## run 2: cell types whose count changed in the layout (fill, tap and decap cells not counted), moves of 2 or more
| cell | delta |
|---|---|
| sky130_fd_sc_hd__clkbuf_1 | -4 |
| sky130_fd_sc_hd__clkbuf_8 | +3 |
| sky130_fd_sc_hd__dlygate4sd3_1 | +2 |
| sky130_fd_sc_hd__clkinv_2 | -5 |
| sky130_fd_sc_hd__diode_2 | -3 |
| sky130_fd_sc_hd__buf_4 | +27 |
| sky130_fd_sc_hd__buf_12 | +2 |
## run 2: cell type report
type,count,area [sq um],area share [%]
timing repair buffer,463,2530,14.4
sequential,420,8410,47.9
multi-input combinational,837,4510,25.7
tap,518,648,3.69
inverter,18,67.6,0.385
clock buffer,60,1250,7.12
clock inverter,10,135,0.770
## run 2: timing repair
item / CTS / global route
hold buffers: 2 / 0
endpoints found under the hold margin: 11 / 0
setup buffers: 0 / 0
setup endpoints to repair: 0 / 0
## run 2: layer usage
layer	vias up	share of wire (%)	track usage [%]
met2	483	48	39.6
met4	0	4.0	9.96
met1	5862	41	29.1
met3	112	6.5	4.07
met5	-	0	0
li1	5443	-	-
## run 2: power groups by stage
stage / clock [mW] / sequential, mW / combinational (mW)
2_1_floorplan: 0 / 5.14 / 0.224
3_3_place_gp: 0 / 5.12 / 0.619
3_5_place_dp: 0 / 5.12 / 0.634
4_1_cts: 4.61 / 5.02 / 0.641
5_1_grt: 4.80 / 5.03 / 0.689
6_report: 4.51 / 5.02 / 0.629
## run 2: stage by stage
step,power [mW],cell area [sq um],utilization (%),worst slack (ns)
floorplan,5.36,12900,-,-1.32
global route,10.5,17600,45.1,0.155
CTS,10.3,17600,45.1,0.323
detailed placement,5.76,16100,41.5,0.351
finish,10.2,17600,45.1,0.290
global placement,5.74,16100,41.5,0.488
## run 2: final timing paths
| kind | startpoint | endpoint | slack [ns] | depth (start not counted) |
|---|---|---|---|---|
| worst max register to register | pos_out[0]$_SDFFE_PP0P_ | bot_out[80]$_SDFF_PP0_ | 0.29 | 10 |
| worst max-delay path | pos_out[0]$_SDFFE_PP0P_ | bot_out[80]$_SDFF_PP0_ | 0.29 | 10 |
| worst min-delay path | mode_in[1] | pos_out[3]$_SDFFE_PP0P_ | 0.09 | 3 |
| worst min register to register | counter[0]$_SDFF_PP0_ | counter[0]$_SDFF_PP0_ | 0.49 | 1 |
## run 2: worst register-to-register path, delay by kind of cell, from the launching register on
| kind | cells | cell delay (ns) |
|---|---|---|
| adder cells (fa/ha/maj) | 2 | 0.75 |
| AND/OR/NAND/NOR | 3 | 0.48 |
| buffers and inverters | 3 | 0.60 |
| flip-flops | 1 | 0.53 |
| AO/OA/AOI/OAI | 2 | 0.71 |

> PROMPT
Write each line above out exactly.

> EXERCISE ANSWER
## run 2: cell types whose count changed in the layout (fill, tap and decap cells not counted), moves of 2 or more
| cell | delta |
|---|---|
| sky130_fd_sc_hd__clkbuf_1 | -4 |
| sky130_fd_sc_hd__clkbuf_8 | +3 |
| sky130_fd_sc_hd__dlygate4sd3_1 | +2 |
| sky130_fd_sc_hd__clkinv_2 | -5 |
| sky130_fd_sc_hd__diode_2 | -3 |
| sky130_fd_sc_hd__buf_4 | +27 |
| sky130_fd_sc_hd__buf_12 | +2 |
## run 2: cell type report
type,count,area [sq um],area share [%]
timing repair buffer,463,2530,14.4
sequential,420,8410,47.9
multi-input combinational,837,4510,25.7
tap,518,648,3.69
inverter,18,67.6,0.385
clock buffer,60,1250,7.12
clock inverter,10,135,0.770
## run 2: timing repair
item / CTS / global route
hold buffers: 2 / 0
endpoints found under the hold margin: 11 / 0
setup buffers: 0 / 0
setup endpoints to repair: 0 / 0
## run 2: layer usage
layer	vias up	share of wire (%)	track usage [%]
met2	483	48	39.6
met4	0	4.0	9.96
met1	5862	41	29.1
met3	112	6.5	4.07
met5	-	0	0
li1	5443	-	-
## run 2: power groups by stage
stage / clock [mW] / sequential, mW / combinational (mW)
2_1_floorplan: 0 / 5.14 / 0.224
3_3_place_gp: 0 / 5.12 / 0.619
3_5_place_dp: 0 / 5.12 / 0.634
4_1_cts: 4.61 / 5.02 / 0.641
5_1_grt: 4.80 / 5.03 / 0.689
6_report: 4.51 / 5.02 / 0.629
## run 2: stage by stage
step,power [mW],cell area [sq um],utilization (%),worst slack (ns)
floorplan,5.36,12900,-,-1.32
global route,10.5,17600,45.1,0.155
CTS,10.3,17600,45.1,0.323
detailed placement,5.76,16100,41.5,0.351
finish,10.2,17600,45.1,0.290
global placement,5.74,16100,41.5,0.488
## run 2: final timing paths
| kind | startpoint | endpoint | slack [ns] | depth (start not counted) |
|---|---|---|---|---|
| worst max register to register | pos_out[0]$_SDFFE_PP0P_ | bot_out[80]$_SDFF_PP0_ | 0.29 | 10 |
| worst max-delay path | pos_out[0]$_SDFFE_PP0P_ | bot_out[80]$_SDFF_PP0_ | 0.29 | 10 |
| worst min-delay path | mode_in[1] | pos_out[3]$_SDFFE_PP0P_ | 0.09 | 3 |
| worst min register to register | counter[0]$_SDFF_PP0_ | counter[0]$_SDFF_PP0_ | 0.49 | 1 |
## run 2: worst register-to-register path, delay by kind of cell, from the launching register on
| kind | cells | cell delay (ns) |
|---|---|---|
| adder cells (fa/ha/maj) | 2 | 0.75 |
| AND/OR/NAND/NOR | 3 | 0.48 |
| buffers and inverters | 3 | 0.60 |
| flip-flops | 1 | 0.53 |
| AO/OA/AOI/OAI | 2 | 0.71 |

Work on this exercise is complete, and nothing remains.